1.22. “Person” means an individual, corporation, partnership, joint venture, association, trust, limited liability company, Governmental Entity (as such term is defined in the Merger Agreement), unincorporated organization or other entity.

1.23. “Proprietary Misys Connect Software” means the proprietary components of the Misys Connect Software set forth on Exhibit A attached hereto and made a part hereof, in both source code and object code forms, in such forms and media as they shall exist from time to time.

1.24. “Proprietary Misys Connect Software Documentation” means all non-software items identified on Exhibit A hereto.

1.25. “Shared Services Agreement” means that certain Shared Services Agreement to be executed following the Closing Date (as defined in the Merger Agreement) between Misys and Allscripts.

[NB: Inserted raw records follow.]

File: config.mk
export PLATFORM = sky130hd
export DESIGN_NAME = montgomery_seq_ctrl
export DESIGN_NICKNAME = d
export VERILOG_FILES = /design/src/rtl/montgomery_seq_ctrl.sv
export SDC_FILE = /design/constraint.sdc
export NUM_CORES = 1
export LEC_CHECK = 0
export CORE_MARGIN = 10
export CORE_UTILIZATION = 45
export CTS_BUF_LIST = sky130_fd_sc_hd__clkbuf_8
export DETAILED_ROUTE_END_ITERATION = 16
export PLACE_DENSITY = 0.67
export RECOVER_POWER = 100
export SYNTH_ARGS = -nofsm -noshare
export SYNTH_HDL_FRONTEND = slang
export SYNTH_SLANG_ARGS = --single-unit
File: constraint.sdc
create_clock -name clk -period 4.6 [get_ports clk]
set_clock_uncertainty 0.05 [all_clocks]
set_input_delay 0.92 -clock clk [delete_from_list [all_inputs] [get_ports clk]]
set_output_delay 0.92 -clock clk [all_outputs]
set_load 0.01 [all_outputs]
File: src/rtl/montgomery_seq_ctrl.sv
// Bit-serial 8-bit Montgomery multiplier C = A*B*2^-8 mod N; MONT_MODCHK_EN adds the even/small-modulus trap.
// Latency: done 10 cycles after an accepted start (2 on trapped modulus); no backpressure, start only sampled in IDLE.
module montgomery_seq_ctrl (
    input  logic       clk,
    input  logic       rst,
    input  logic       start,
    input  logic [7:0] a,
    input  logic [7:0] b,
    input  logic [7:0] n,
    output logic       busy,
    output logic       done,
    output logic [7:0] c,
    output logic       err
);

    typedef enum logic [1:0] {IDLE, ITER, FINAL, DONE} state_t;

    state_t     state;
    logic [7:0] a_q;
    logic [7:0] b_q;
    logic [7:0] n_q;
    logic [9:0] s_q;
    logic [2:0] cnt;

    logic [9:0] t;
    logic [9:0] u;
    logic [9:0] s_next;
    logic       mod_bad;

    // One radix-2 Montgomery step; a_q is shifted so bit 0 is always the current digit.
    always_comb begin
        t      = s_q + (a_q[0] ? {2'b00, b_q} : 10'd0);
        u      = t + (t[0] ? {2'b00, n_q} : 10'd0);
        s_next = {1'b0, u[9:1]};
    end

`ifdef MONT_MODCHK_EN
    always_comb begin
        mod_bad = ~n[0] | (n < 8'd3);
    end
`else
    always_comb begin
        mod_bad = 1'b0;
    end
`endif

    always_ff @(posedge clk) begin
        if (rst) begin
            state <= IDLE;
            a_q   <= 8'd0;
            b_q   <= 8'd0;
            n_q   <= 8'd0;
            s_q   <= 10'd0;
            cnt   <= 3'd0;
            busy  <= 1'b0;
            done  <= 1'b0;
            c     <= 8'd0;
            err   <= 1'b0;
        end else begin
            done <= 1'b0;
            case (state)
                IDLE: begin
                    if (start) begin
                        a_q <= a;
                        b_q <= b;
                        n_q <= n;
                        s_q <= 10'd0;
                        err <= 1'b0;
                        if (mod_bad) begin
                            // cnt=1 makes DONE wait one extra cycle before pulsing
                            cnt   <= 3'd1;
                            c     <= 8'd0;
                            err   <= 1'b1;
                            state <= DONE;
                        end else begin
                            cnt   <= 3'd0;
                            busy  <= 1'b1;
                            state <= ITER;
                        end
                    end
                end
                ITER: begin
                    s_q <= s_next;
                    a_q <= {1'b0, a_q[7:1]};
                    cnt <= cnt + 3'd1;
                    if (cnt == 3'd7) begin
                        state <= FINAL;
                    end
                end
                FINAL: begin
                    c     <= (s_q >= {2'b00, n_q}) ? (s_q[7:0] - n_q) : s_q[7:0];
                    busy  <= 1'b0;
                    state <= DONE;
                end
                DONE: begin
                    if (cnt != 3'd0) begin
                        cnt <= 3'd0;
                    end else begin
                        done  <= 1'b1;
                        state <= IDLE;
                    end
                end
                default: state <= IDLE;
            endcase
        end
    end

endmodule
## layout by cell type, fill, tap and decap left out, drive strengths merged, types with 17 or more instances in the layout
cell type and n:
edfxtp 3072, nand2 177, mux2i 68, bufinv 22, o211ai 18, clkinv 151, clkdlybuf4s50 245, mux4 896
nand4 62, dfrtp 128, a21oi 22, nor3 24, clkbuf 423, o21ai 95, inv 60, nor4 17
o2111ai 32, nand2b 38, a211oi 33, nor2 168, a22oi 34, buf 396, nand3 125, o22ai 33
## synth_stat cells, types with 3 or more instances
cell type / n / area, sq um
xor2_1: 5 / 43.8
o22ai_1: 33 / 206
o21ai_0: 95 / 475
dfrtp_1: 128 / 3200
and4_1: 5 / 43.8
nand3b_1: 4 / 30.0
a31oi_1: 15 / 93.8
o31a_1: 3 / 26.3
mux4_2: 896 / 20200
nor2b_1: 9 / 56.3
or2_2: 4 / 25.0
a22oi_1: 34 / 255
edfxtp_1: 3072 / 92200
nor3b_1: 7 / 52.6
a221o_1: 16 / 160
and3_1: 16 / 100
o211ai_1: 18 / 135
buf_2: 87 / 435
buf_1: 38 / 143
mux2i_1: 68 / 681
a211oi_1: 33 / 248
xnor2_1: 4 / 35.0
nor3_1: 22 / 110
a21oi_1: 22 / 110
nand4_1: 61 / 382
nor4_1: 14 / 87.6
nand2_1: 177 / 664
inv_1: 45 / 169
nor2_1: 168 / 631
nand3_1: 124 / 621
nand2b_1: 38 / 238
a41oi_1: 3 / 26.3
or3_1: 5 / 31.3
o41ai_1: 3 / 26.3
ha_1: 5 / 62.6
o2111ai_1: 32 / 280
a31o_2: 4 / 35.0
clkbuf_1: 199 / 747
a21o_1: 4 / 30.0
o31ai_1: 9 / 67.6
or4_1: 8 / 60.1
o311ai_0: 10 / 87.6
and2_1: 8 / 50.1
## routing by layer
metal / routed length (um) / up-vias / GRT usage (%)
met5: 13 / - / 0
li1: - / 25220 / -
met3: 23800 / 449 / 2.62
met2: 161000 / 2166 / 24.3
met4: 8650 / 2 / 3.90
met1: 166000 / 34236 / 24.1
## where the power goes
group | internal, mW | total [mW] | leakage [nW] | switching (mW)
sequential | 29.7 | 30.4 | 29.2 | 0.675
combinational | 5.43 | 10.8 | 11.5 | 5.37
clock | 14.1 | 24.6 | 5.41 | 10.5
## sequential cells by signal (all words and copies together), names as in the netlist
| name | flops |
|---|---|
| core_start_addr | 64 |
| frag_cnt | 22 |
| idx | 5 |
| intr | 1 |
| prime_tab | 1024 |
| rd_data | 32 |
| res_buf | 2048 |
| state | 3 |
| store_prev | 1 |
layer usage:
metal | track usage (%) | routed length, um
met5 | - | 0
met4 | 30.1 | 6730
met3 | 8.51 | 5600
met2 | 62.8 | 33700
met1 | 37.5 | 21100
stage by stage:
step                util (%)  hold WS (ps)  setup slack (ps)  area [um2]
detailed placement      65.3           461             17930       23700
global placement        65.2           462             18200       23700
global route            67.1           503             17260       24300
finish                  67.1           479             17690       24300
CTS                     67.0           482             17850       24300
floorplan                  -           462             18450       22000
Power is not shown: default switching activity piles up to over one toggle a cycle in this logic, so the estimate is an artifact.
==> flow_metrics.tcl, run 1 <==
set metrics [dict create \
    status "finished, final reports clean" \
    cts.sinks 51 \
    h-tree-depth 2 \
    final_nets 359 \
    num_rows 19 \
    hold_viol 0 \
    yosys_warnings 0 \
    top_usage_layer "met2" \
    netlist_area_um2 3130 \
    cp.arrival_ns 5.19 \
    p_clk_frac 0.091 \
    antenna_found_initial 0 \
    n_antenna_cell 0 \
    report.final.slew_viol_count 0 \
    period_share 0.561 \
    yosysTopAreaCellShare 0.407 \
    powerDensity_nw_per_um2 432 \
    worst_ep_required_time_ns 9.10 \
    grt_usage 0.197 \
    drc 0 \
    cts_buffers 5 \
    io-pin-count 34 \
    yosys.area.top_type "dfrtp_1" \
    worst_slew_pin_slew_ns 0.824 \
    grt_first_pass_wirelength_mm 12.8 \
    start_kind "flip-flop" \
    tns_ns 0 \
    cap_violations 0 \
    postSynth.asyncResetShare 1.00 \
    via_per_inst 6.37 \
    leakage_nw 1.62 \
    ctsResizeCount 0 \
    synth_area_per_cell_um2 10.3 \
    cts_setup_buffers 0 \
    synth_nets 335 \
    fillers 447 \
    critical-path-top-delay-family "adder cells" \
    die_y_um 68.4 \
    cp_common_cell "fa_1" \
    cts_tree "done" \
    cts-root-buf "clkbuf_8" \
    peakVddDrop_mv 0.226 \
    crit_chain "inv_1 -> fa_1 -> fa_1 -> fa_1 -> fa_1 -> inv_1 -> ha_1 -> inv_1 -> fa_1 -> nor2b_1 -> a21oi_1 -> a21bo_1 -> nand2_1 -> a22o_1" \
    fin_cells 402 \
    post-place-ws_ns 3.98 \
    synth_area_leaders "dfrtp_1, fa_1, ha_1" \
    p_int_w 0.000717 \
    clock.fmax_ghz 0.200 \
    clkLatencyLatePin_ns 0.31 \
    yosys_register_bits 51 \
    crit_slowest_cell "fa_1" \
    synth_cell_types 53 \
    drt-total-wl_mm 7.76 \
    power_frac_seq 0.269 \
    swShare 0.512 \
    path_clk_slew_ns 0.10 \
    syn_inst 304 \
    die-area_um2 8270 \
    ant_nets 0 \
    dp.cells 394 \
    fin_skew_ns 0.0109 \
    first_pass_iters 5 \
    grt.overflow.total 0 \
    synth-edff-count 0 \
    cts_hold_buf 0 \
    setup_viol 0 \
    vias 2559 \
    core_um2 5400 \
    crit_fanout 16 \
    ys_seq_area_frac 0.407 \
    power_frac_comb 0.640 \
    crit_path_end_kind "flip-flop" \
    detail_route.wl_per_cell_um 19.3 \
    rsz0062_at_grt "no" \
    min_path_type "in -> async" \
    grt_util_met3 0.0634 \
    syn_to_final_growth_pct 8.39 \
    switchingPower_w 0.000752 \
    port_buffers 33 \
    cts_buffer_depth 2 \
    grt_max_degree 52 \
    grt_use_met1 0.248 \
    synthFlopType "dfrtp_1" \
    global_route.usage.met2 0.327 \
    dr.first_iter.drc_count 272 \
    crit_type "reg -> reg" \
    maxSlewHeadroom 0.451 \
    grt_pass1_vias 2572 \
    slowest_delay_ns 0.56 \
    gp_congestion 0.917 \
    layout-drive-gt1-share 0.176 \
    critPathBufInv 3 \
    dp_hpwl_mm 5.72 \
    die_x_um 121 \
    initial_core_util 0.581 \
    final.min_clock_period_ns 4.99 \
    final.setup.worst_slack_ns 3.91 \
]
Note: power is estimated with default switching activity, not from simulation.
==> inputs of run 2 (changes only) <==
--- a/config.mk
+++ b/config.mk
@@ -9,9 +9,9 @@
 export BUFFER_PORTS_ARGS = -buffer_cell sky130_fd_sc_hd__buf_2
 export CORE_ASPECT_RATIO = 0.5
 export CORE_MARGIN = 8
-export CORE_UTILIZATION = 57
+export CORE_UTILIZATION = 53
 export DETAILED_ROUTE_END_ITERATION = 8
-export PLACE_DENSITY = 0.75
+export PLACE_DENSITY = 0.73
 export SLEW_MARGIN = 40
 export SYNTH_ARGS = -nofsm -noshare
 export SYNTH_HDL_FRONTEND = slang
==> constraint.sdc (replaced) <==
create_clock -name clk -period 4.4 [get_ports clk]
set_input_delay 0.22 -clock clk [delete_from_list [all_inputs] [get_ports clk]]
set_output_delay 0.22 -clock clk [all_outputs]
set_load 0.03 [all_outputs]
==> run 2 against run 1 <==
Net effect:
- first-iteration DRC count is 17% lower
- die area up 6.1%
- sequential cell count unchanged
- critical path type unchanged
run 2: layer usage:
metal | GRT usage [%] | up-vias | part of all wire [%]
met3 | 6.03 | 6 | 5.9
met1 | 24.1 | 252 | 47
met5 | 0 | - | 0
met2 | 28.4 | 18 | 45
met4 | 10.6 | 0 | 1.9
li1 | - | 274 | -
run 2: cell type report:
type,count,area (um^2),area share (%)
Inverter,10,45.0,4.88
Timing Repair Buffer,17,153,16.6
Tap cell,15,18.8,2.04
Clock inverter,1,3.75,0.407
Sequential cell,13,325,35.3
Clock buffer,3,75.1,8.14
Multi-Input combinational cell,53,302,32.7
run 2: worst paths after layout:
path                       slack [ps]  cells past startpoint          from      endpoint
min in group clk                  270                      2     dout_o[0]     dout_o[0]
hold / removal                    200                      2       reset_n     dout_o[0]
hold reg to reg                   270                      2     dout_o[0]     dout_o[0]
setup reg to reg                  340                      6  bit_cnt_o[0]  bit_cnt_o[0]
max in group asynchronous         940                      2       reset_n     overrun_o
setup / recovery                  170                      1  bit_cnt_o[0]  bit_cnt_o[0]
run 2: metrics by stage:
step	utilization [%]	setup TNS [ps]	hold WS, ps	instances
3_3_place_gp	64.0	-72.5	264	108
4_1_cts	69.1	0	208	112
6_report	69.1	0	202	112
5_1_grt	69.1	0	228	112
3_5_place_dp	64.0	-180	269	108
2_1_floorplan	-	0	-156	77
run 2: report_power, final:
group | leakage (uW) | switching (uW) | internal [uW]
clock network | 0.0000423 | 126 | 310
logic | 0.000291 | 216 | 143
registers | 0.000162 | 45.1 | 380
$ cat config.mk
export PLATFORM = sky130hd
export DESIGN_NAME = counter_ctrl
export DESIGN_NICKNAME = d
export VERILOG_FILES = /design/src/rtl/counter_ctrl.sv
export SDC_FILE = /design/constraint.sdc
export NUM_CORES = 1
export LEC_CHECK = 0
export CAP_MARGIN = 20
export CORE_MARGIN = 2
export CORE_UTILIZATION = 51
export DETAILED_ROUTE_END_ITERATION = 6
export PLACE_DENSITY = 0.79
export SLEW_MARGIN = 20
export SYNTH_ARGS = -nofsm -noshare
export SYNTH_HDL_FRONTEND = slang
export SYNTH_SLANG_ARGS = --single-unit
export TNS_END_PERCENT = 10
$ cat constraint.sdc
create_clock -name clock -period 2.68 [get_ports clock]
set_clock_uncertainty 0.15 [all_clocks]
set_input_delay 0.536 -clock clock [delete_from_list [all_inputs] [get_ports clock]]
set_output_delay 0.536 -clock clock [all_outputs]
set_load 0.05 [all_outputs]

1.26. “Territory” means worldwide.

1.27. “Upgrades” means software in source code and object code versions that accomplishes performance, structural or functional improvements or changes, or adds features to, whether by modification, adaptation, replacement, supplement or revision, or that is a derivative work of, the Proprietary Misys Connect Software.

1.28. “Virus” means malicious code, whether or not capable of replication or attachment to disks or other files, that is capable of performing an illicit activity or replicating itself on a computer or network of computers and thereby of damaging other computer programs or data located on such computer or network or otherwise causing a defect in the operation of such computer or network, including by causing any computer data, memory, or related hardware to become, without specific user instructions, erased, altered or unusable. The term “Virus” includes, but is not limited to, viruses, Trojan horses, time bombs, worms or similar malicious software, programs or files.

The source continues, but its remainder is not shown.